This is Episode 20 of PsychCrunch, the podcast from the British Psychological Society’s Research Digest, sponsored by Routledge Psychology. 

What can psychology teach us about dealing with pain? Our presenter Ginny Smith learns that swearing can have a pain-reducing effect, and puts the theory to the test with an experiment on editor Matthew Warren. Ginny also hears about how virtual reality could provide a welcome distraction to patients suffering from chronic pain.

Our guests, in order of appearance, are: Dr Richard Stephens, Senior Lecturer in Psychology at Keele University, and Dr Sam Hughes, Research Fellow in pain neuroimaging at King’s College London.

Episode credits: Presented and produced by Ginny Smith, with additional content from Matthew Warren and Sana Suri. Mixing and editing Jeff Knowler. PsychCrunch theme music Catherine Loveday and Jeff Knowler. Art work Tim Grimshaw.
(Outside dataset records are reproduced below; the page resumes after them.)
--- src/rtl/fetch_pkg.sv ---
// Shared types and constants for the RV32I instruction fetch stage.
package fetch_pkg;

  typedef enum logic [1:0] {
    IDLE = 2'd0,
    REQ  = 2'd1,
    WAIT = 2'd2,
    DONE = 2'd3
  } fetch_state_t;

  localparam logic [31:0] NOP_INSTR = 32'h0000_0013;
  localparam logic [31:0] PC_STEP   = 32'd4;

endpackage

--- src/rtl/inst_fetch_unit_if.sv ---
// Instruction-memory request/response bus between the fetch unit and memory.
interface inst_fetch_unit_if;

  logic        imem_req;
  logic [31:0] imem_addr;
  logic        imem_rvalid;
  logic [31:0] imem_rdata;

  modport master (
    output imem_req,
    output imem_addr,
    input  imem_rvalid,
    input  imem_rdata
  );

  modport slave (
    input  imem_req,
    input  imem_addr,
    output imem_rvalid,
    output imem_rdata
  );

endinterface

--- src/rtl/fetch_pc_reg.sv ---
// PC / PC-of-current-instruction registers with load, advance and alignment handling.
// FETCH_MISALIGN_TRAP_EN: keep misaligned load targets and flag them instead of truncating.
module fetch_pc_reg
  import fetch_pkg::*;
#(
  parameter logic [31:0] RESET_PC = 32'h0000_0000
) (
  input  logic        clk,
  input  logic        rst,
  input  logic        load,
  input  logic [31:0] load_value,
  input  logic        advance,
  output logic [31:0] pc,
  output logic [31:0] pc_old,
  output logic        misalign_err,
  output logic        misalign_next
);

  logic [31:0] load_target;

`ifdef FETCH_MISALIGN_TRAP_EN
  // The flag the FSM must see for a fetch issued in the same cycle as a load.
  assign misalign_next = load ? (load_value[1:0] != 2'b00) : misalign_err;
  assign load_target   = load_value;

  always_ff @(posedge clk or posedge rst) begin
    if (rst) begin
      misalign_err <= 1'b0;
    end else begin
      misalign_err <= misalign_next;
    end
  end
`else
  logic unused_low_bits;

  assign unused_low_bits = ^load_value[1:0];
  assign load_target     = {load_value[31:2], 2'b00};
  assign misalign_next   = 1'b0;
  assign misalign_err    = 1'b0;
`endif

  always_ff @(posedge clk or posedge rst) begin
    if (rst) begin
      pc     <= RESET_PC;
      pc_old <= RESET_PC;
    end else if (load) begin
      pc <= load_target;
    end else if (advance) begin
      pc_old <= pc;
      pc     <= pc + PC_STEP;
    end
  end

endmodule

--- src/rtl/inst_fetch_unit.sv ---
// Fetch stage: one memory read per fetch command, result latched into I_Reg.
// FETCH_MISALIGN_TRAP_EN: a misaligned PC skips the memory read and completes at once.
module inst_fetch_unit
  import fetch_pkg::*;
#(
  parameter logic [31:0] RESET_PC = 32'h0000_0000
) (
  input  logic                      clk,
  input  logic                      rst,
  input  logic                      fetch_start,
  input  logic                      pc_load,
  input  logic [31:0]               pc_next,
  inst_fetch_unit_if.master         imem,
  output logic [31:0]               I_Reg,
  output logic [31:0]               pc,
  output logic [31:0]               pc_old,
  output logic                      fetch_done,
  output logic                      busy,
  output logic                      misalign_err
);

  fetch_state_t state, state_nxt;
  logic         load_en;
  logic         advance_en;
  logic         misalign_next;

  assign load_en    = (state == IDLE) && pc_load;
  assign advance_en = (state == WAIT) && imem.imem_rvalid;

  fetch_pc_reg #(
    .RESET_PC (RESET_PC)
  ) u_pc_reg (
    .clk           (clk),
    .rst           (rst),
    .load          (load_en),
    .load_value    (pc_next),
    .advance       (advance_en),
    .pc            (pc),
    .pc_old        (pc_old),
    .misalign_err  (misalign_err),
    .misalign_next (misalign_next)
  );

  always_ff @(posedge clk or posedge rst) begin
    if (rst) begin
      state <= IDLE;
    end else begin
      state <= state_nxt;
    end
  end

  always_comb begin
    state_nxt     = state;
    imem.imem_req = 1'b0;
    fetch_done    = 1'b0;
    busy          = 1'b1;
    unique case (state)
      IDLE: begin
        busy = 1'b0;
        if (fetch_start) begin
          state_nxt = misalign_next ? DONE : REQ;
        end
      end
      REQ: begin
        imem.imem_req = 1'b1;
        state_nxt     = WAIT;
      end
      WAIT: begin
        if (imem.imem_rvalid) begin
          state_nxt = DONE;
        end
      end
      DONE: begin
        fetch_done = 1'b1;
        state_nxt  = IDLE;
      end
      default: state_nxt = IDLE;
    endcase
  end

  assign imem.imem_addr = pc;

  always_ff @(posedge clk or posedge rst) begin
    if (rst) begin
      I_Reg <= NOP_INSTR;
    end else if (advance_en) begin
      I_Reg <= imem.imem_rdata;
    end
  end

endmodule

--- src/flat_wrapper.sv ---
// flat-port wrapper written by rule: the top's interface ports become plain ports
module inst_fetch_unit_flat import fetch_pkg::*;
#(
  parameter logic [31:0] RESET_PC = 32'h0000_0000
)
  (clk, rst, fetch_start, pc_load, pc_next, I_Reg, pc, pc_old, fetch_done, busy, misalign_err, imem_imem_req, imem_imem_addr, imem_imem_rvalid, imem_imem_rdata);
  inst_fetch_unit_if imem_i ();
  input  logic clk;
  input  logic rst;
  input  logic fetch_start;
  input  logic pc_load;
  input  logic [31:0] pc_next;
  output logic [31:0] I_Reg;
  output logic [31:0] pc;
  output logic [31:0] pc_old;
  output logic fetch_done;
  output logic busy;
  output logic misalign_err;
  output wire logic [$bits(imem_i.imem_req)-1:0] imem_imem_req;
  output wire logic [$bits(imem_i.imem_addr)-1:0] imem_imem_addr;
  input wire logic [$bits(imem_i.imem_rvalid)-1:0] imem_imem_rvalid;
  input wire logic [$bits(imem_i.imem_rdata)-1:0] imem_imem_rdata;
  assign imem_imem_req = imem_i.imem_req;
  assign imem_imem_addr = imem_i.imem_addr;
  assign imem_i.imem_rvalid = imem_imem_rvalid;
  assign imem_i.imem_rdata = imem_imem_rdata;
  inst_fetch_unit #(.RESET_PC(RESET_PC)) u_core (.clk(clk), .rst(rst), .fetch_start(fetch_start), .pc_load(pc_load), .pc_next(pc_next), .imem(imem_i), .I_Reg(I_Reg), .pc(pc), .pc_old(pc_old), .fetch_done(fetch_done), .busy(busy), .misalign_err(misalign_err));
endmodule
--- config.mk ---
export PLATFORM = sky130hd
export DESIGN_NAME = inst_fetch_unit_flat
export DESIGN_NICKNAME = d
export VERILOG_FILES = /design/src/rtl/fetch_pkg.sv /design/src/rtl/inst_fetch_unit_if.sv /design/src/rtl/fetch_pc_reg.sv /design/src/rtl/inst_fetch_unit.sv /design/src/flat_wrapper.sv
export SDC_FILE = /design/constraint.sdc
export NUM_CORES = 1
export LEC_CHECK = 0
export CAP_MARGIN = 20
export CORE_UTILIZATION = 38
export DETAILED_ROUTE_END_ITERATION = 10
export GPL_TIMING_DRIVEN = 0
export PLACE_DENSITY = 0.83
export SKIP_LAST_GASP = 1
export SYNTH_ARGS = -nofsm -noshare
export SYNTH_HDL_FRONTEND = slang
export SYNTH_SLANG_ARGS = --single-unit
export TNS_END_PERCENT = 5
--- constraint.sdc ---
create_clock -name clk -period 3 [get_ports clk]
set_input_delay 0.6 -clock clk [delete_from_list [all_inputs] [get_ports clk]]
set_output_delay 0.6 -clock clk [all_outputs]
set_load 0.05 [all_outputs]
==> results.cfg, run 1 <==
[global_routing]
grt_pass1_wl_mm = 19.78
grt_usage_pct = 20.20
use_met2_pct = 36.02
grt_overflow = 0
grt_pass1_vias = 3943
grtUsageMet1_pct = 22.79
top_usage_layer = met2
antenna_found_initial = 0
grt_max_degree = 41
met3_usage_pct = 6.586

[cts]
cts_tree = yes
cts_setup_buffers = 0
clock-sinks = 94
cts_buffers = 9
clk_path_buf_depth = 2
clock-root-buffer = clkbuf_16
clk_latency_ns = 0.34
clk_pin_slew_ns = 0.07
cts_hold_buf = 0
htreeDepth = 3
cts_resized = 0

[yosys]
synthTopCellsByArea = dfrtp_1 (51%), mux2_2 (16%), buf_4 (6.2%)
synth_seq_area_share_pct = 52.54
ys_types = 40
syn_inst = 381
ys_ff_latch = 94
yosys_warnings = 0
synth.cell_area_um2 = 4484
synth_top_area_share_pct = 50.78
synth_top_cell_by_area = dfrtp_1
avgSynthCellArea_um2 = 11.77

[setup_path]
reg2reg_from = u_core.state[0]
r2r_cells = 7
critPathRequiredTime_ns = 2.40
reg2reg_slack_ns = 0.62
cp-end-kind = output port
start_kind = flip-flop
crit_fanout = 4
worstPathArrival_ns = 2.00
timing.rr.end = u_core.u_pc_reg.pc_old[13]
crit_type = flip-flop to output port

[placed_design]
placed_area_um2 = 6641
gp_congestion = 0.7732
port_buffers = 191
dp_hpwl_mm = 9.140

[layout]
fin_util_pct = 61.13
syn_to_final_growth_pct = 56.33
antenna-diode-count = 0
drive_gt1_share_pct = 22.82
finalNetCount = 665
fillerInstances = 929
finalInstanceArea_um2 = 7010

[timing]
slew_violations = 0
clock.fmax_mhz = 384.1
setup_tns_ns = 0
fin_crit_sh_pct = 86.78
setup_viol = 0
maxSlewHeadroom_pct = 57.31
clock_skew_ns = 0.008860
worstMarginPinSlew_ns = 0.6390
grt_setup_unrepaired = false
layout_min_cycle_time_ns = 2.603
hold_viol_final = 0

[die]
ios = 201
die_w_um = 110.6
die-area_um2 = 12240
core_area_um2 = 11470
initial_core_util_pct = 39.11
die_y_um = 110.6
num_rows = 39

[worst_hold_path]
hp-class = flip-flop to flip-flop
hold_path_end = u_core.I_Reg[26]
hp-start = u_core.I_Reg[26]
hold-path-cell-count = 1

[route]
wire_per_inst_um = 16.26
num_vias = 3745
drtPass1Iterations = 4
drcViolationCount = 0
via_per_inst = 5.068
routed_wl_mm = 12.01
drtAntennaViolNets = 0
drt_iter0_markers = 122

[outcome]
outcome = completed

[flow_run]
max_cap_violations = 0
-- placed cells by master, fill, tap and decap left out, drive strengths merged, types with 4 or more instances in the layout --
cell,count
clkdlybuf4s50,191
o31ai,11
o21ai,18
nand3,13
bufinv,4
xor2,8
nand4,8
and4,5
or4,11
nand2,24
nor2,16
mux2,63
clkbuf,22
inv,8
buf,43
dfrtp,91
conb,7
a31oi,14
xnor2,6
ha,5
-- per-layer routing --
metal  vias to the layer above  part of all wire [%]
li1                       1740                     -
met1                      1821                    40
met2                       175                    51
met3                         9                   8.4
met4                         0                  0.97
met5                         -                     0
-- critical path: stages, from the launching register on --
cell             delay [ns]
dfrtp_1                0.40
inv_1                  0.08
ha_1                   0.27
inv_1                  0.10
clkdlybuf4s50_1        0.81
-- area by class of cell --
class	instances	area (um^2)	area share (%)
clock buffer	9	225.2	3.213
clock inverter	7	143.9	2.052
inverter	8	33.78	0.4819
timing repair buffer	193	1952	27.84
multi-input combinational	230	1735	24.75
buffer	55	385.4	5.497
sequential	94	2356	33.61
tap	143	178.9	2.552
-- sequential cells by signal, indices dropped and copies added, names as in the netlist --
signal                  cells
u_core.I_Reg               32
u_core.state                2
u_core.u_pc_reg.pc         30
u_core.u_pc_reg.pc_old     30
-- synthesized netlist by cell type, drive strengths merged --
library cell	instances
and3	3
ha	5
clkbuf	13
nand2b	1
nand3	13
and4	5
nor2	16
dfstp	3
o31a	2
xnor2	6
or2	2
a31oi	14
o22a	1
and2	1
dfrtp	91
mux2i	1
buf	41
dlygate4sd1	1
nand2	24
xor2	8
nor4	3
o31ai	11
inv	8
mux2	63
nor4b	1
nand4	8
conb	1
a2bb2oi	1
o21ai	18
nor3	2
or4	11
or3	3
-- cell families after synthesis --
family	Yosys count	share of synthesized area (%)
xor+xnor	14	2.734
simple gates	93	11.33
flops	94	52.54
compound gates	47	6.613
other cells	1	0.08363
buf+inv	63	9.263
mux	64	16.04
fa+ha+maj	5	1.395
-- stage by stage --
| step | worst slack [ns] | std cells | hold WS [ns] |
|---|---|---|---|
| floorplan | 0.8588 | 387 | 0.5168 |
| global placement | 0.2226 | 721 | 0.4868 |
| detailed placement | 0.2335 | 723 | 0.4936 |
| CTS | 0.3569 | 739 | 0.5084 |
| global route | 0.2793 | 739 | 0.5187 |
| finish | 0.3966 | 739 | 0.5042 |
-- worst max path at each step --
stage	from	endpoint
floorplan	u_core.u_pc_reg.pc[12]	u_core.u_pc_reg.pc[30]
global placement	imem_imem_rvalid	u_core.u_pc_reg.pc_old[4]
detailed placement	imem_imem_rvalid	u_core.u_pc_reg.pc_old[15]
CTS	u_core.state[0]	busy
global route	u_core.state[0]	busy
finish	u_core.state[0]	busy
Power of run 1 is not shown: default switching activity piles up to over one toggle a cycle in this logic, so the estimate is an artifact.
==> run 2: changes to the inputs <==
--- a/config.mk
+++ b/config.mk
@@ -5,7 +5,7 @@
 export SDC_FILE = /design/constraint.sdc
 export NUM_CORES = 1
 export LEC_CHECK = 0
-export CAP_MARGIN = 20
+export CAP_MARGIN = 30
 export CORE_UTILIZATION = 38
 export DETAILED_ROUTE_END_ITERATION = 10
 export GPL_TIMING_DRIVEN = 0
==> results of run 2 <==
Same layout as run 1: the final DEF is identical, and so are final timing and power.
Power of run 2 is left out for the same reason.
==> run 3: changes to the inputs <==
--- a/config.mk
+++ b/config.mk
@@ -5,13 +5,15 @@
 export SDC_FILE = /design/constraint.sdc
 export NUM_CORES = 1
 export LEC_CHECK = 0
+export ABC_AREA = 1
 export CAP_MARGIN = 30
-export CORE_UTILIZATION = 38
+export CORE_UTILIZATION = 39
 export DETAILED_ROUTE_END_ITERATION = 10
 export GPL_TIMING_DRIVEN = 0
 export PLACE_DENSITY = 0.83
 export SKIP_LAST_GASP = 1
+export SLEW_MARGIN = 0
 export SYNTH_ARGS = -nofsm -noshare
 export SYNTH_HDL_FRONTEND = slang
 export SYNTH_SLANG_ARGS = --single-unit
-export TNS_END_PERCENT = 5
+export TNS_END_PERCENT = 20
==> run 3 against run 2 <==
  * Clock-buffer cell count is 2 higher
  * Synthesized area is 9.2% higher
  * Register-to-register slack better by 0.47 ns
  * First-iteration DRC count is 100% higher
==> results.cfg, run 3 <==
[setup_path]
path_buf_inv = 3
reg2reg_slack_ns = 1.09
cpPeakStageDelay_ns = 0.80
reg2reg_from = u_core.state[0]
start_kind = flip-flop
crit_fanout = 3
crit_type = flip-flop to output port
endpoint = busy
critPathTopFamily = buffers and inverters
slowest_stage = clkdlybuf4s50_1
path_depth = 4
r2r_cells = 7
path_cells = inv_1, ha_1, inv_1, clkdlybuf4s50_1
worstPathArrival_ns = 1.95
critical_path.most_common_cell = inv_1
cp-startpoint = u_core.state[0]
critPathRequiredTime_ns = 2.40
cp-end-kind = output port
timing.rr.end = u_core.u_pc_reg.pc[24]

[yosys]
synth-compound-area-share_pct = 6.058
synth_top_area_share_pct = 46.52
synthArstFlopShare_pct = 100.0
synth.cell_area_um2 = 4895
synth_top_cell_by_area = dfrtp_1
synthFlopType = dfrtp_1
syn_inst = 629
synth_edf_count = 0
synthTopCellsByArea = dfrtp_1 (47%), nand2_1 (16%), buf_4 (6.7%)
netlist_top_cells_count = nand2_1 (208), dfrtp_1 (91), nor2_1 (70), inv_1 (59), buf_4 (44)
synth_mux_area_share_pct = 0
avgSynthCellArea_um2 = 7.782
ys_types = 34
ys_ff_latch = 94
synth_seq_area_share_pct = 48.13
synth_xor_area_share_pct = 0.3579
synth_top_family_by_area = simple AND/OR/NAND/NOR gates
synth-simple-area-share_pct = 31.47
yosys_warnings = 0
post-synth-top-count-cell = nand2_1
synth_fa_ha_area_share_pct = 1.278

[route]
drcViolationCount = 0
drt_iter0_markers = 248
via_per_inst = 4.807
drtPass1Iterations = 5
num_vias = 4865
routed_wl_mm = 14.29
drtAntennaViolNets = 0
wire_per_inst_um = 14.12

[timing]
worstMarginPinSlew_ns = 0.8213
setup_viol = 0
clock_skew_ns = 0.008139
maxSlewHeadroom_pct = 45.13
setup_ws_ns = 0.4530
fin_crit_sh_pct = 84.90
hold_viol_final = 0
slew_violations = 0
setup_tns_ns = 0
layout_min_cycle_time_ns = 2.547
clock.fmax_mhz = 392.6
grt_setup_unrepaired = false

[global_routing]
antenna_found_initial = 0
grt_usage_pct = 22.17
grt_overflow = 0
grt_pass1_wl_mm = 22.51
grt_max_degree = 35
grt_pass1_vias = 4594

[worst_hold_path]
hp-class = flip-flop to flip-flop
hp-start = u_core.I_Reg[1]
hold-path-cell-count = 2

[layout]
regMostFlops = u_core.I_Reg
antenna-diode-count = 0
drive_gt1_share_pct = 10.31
syn_to_final_growth_pct = 50.49
finalNetCount = 913
largest_register_ffs = 32
reg.largest.list = u_core.I_Reg x32, u_core.u_pc_reg.pc x30, u_core.u_pc_reg.pc_old x30
final_common_cell = nand2_1
finalInstanceArea_um2 = 7366
mostFrequentLayoutCells = nand2_1 (208), clkdlybuf4s50_1 (191), dfrtp_1 (91)

[die]
die_y_um = 114.0
initial_core_util_pct = 40.41
die-area_um2 = 13000
core_area_um2 = 12110
num_rows = 40
die_w_um = 114.0
ios = 201

[placed_design]
gp_congestion = 0.8578
pre_cts_slack_ns = 0.7098
placed_area_um2 = 7083
dp_hpwl_mm = 10.82
port_buffers = 191

[cts]
clk_path_buf_depth = 2
clk_latency_ns = 0.34
cts_resized = 0
cts_buffers = 9
htreeDepth = 3
cts_hold_buf = 0
clock-root-buffer = clkbuf_16
cts_setup_buffers = 0
clock-sinks = 94
cts_tree = yes
clk_pin_slew_ns = 0.06

[pwr]
peakVddDrop_uv = 686.5
power_density_nw_per_um2 = 1335
leakagePower_nw = 3.386
total_power_mw = 9.834

[flow_run]
max_cap_violations = 0

[outcome]
outcome = completed
==> run 3: cell count changes after synthesis, sizes merged, moves of 6 or more <==
cell | before | now
xor2 | 8 | 1
o211ai | 0 | 6
mux2 | 63 | 0
nor2 | 16 | 79
buf | 41 | 49
o31ai | 11 | 1
inv | 8 | 60
a31oi | 14 | 1
or4 | 11 | 0
nand3 | 13 | 48
nand2 | 24 | 211
o21ai | 18 | 36
nand3b | 0 | 7
==> run 3: layer usage <==
layer | global-route usage (%) | share of wire, % | up-vias
li1 | - | - | 2347
met1 | 27.16 | 40 | 2260
met2 | 38.46 | 49 | 239
met3 | 5.313 | 9.3 | 19
met4 | 7.100 | 1.5 | 0
met5 | 0 | 0 | -
==> run 3: kinds of logic after synthesis <==
group / after synthesis
simple gates: 356
buf+inv: 119
flops: 94
compound gates: 52
fa+ha+maj: 5
xor+xnor: 2
other cells: 1
==> run 3: how the worst min path moves through the flow <==
| stage | to | slack (ns) |
|---|---|---|
| floorplan | u_core.state[1] | 0.56 |
| global placement | u_core.I_Reg[1] | 0.45 |
| detailed placement | u_core.I_Reg[1] | 0.46 |
| CTS | u_core.I_Reg[1] | 0.47 |
| global route | u_core.I_Reg[4] | 0.49 |
| finish | u_core.I_Reg[1] | 0.47 |
==> run 3: tightest hold or removal path: stages (launching register included) <==
cell,delay [ns]
dfstp_2,0.37
nand2_1,0.05
nand2_1,0.05
==> run 3: cell type report <==
| class | instances | area [um^2] |
|---|---|---|
| clock buffer | 11 | 232.7 |
| buffer | 58 | 389.1 |
| inverter | 61 | 232.7 |
| tap | 168 | 210.2 |
| clock inverter | 5 | 50.05 |
| fill | 1070 | 4746 |
| multi-input combinational | 422 | 1943 |
| sequential | 94 | 2356 |
| timing repair buffer | 193 | 1952 |
==> run 3: report_power, final <==
part / internal, mW / switching, mW / leakage (nW) / total [mW]
sequential: 1.87 / 0.567 / 1.16 / 2.44
combinational: 2.10 / 4.18 / 2.08 / 6.28
clock: 0.641 / 0.471 / 0.143 / 1.11
==> run 3: per-stage QoR <==
step / cells / utilization (%) / hold slack (ns)
floorplan: 635 / - / 0.5566
global placement: 994 / 58.15 / 0.4546
detailed placement: 996 / 58.48 / 0.4571
CTS: 1012 / 60.82 / 0.4680
global route: 1012 / 60.82 / 0.4894
finish: 1012 / 60.82 / 0.4658
Power figures use the tool's default switching activity.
Background reading for this episode:

Managing limb pain using virtual reality: a systematic review of clinical and experimental studies, a paper by Priscilla G Wittkopf and colleagues, is free to access thanks to our sponsors Routledge Psychology.

Research mentioned in this episode includes:

Both Research Digest and The Psychologist have plenty of posts on pain in the archives, including:

Encouraging self-compassion may help people with chronic pain lead more active, happier lives

Super altruists (who’ve donated a kidney to a stranger) show heightened empathic brain activity when witnessing strangers in pain

Women who practice submissive BDSM displayed reduced empathy and an atypical neural response to other people’s pain

What’s different about the brains of the minority of us who feel other people’s physical pain?

Watching someone suffer extreme pain has a lasting effect on the brain

Does it matter whether or not pain medication is branded?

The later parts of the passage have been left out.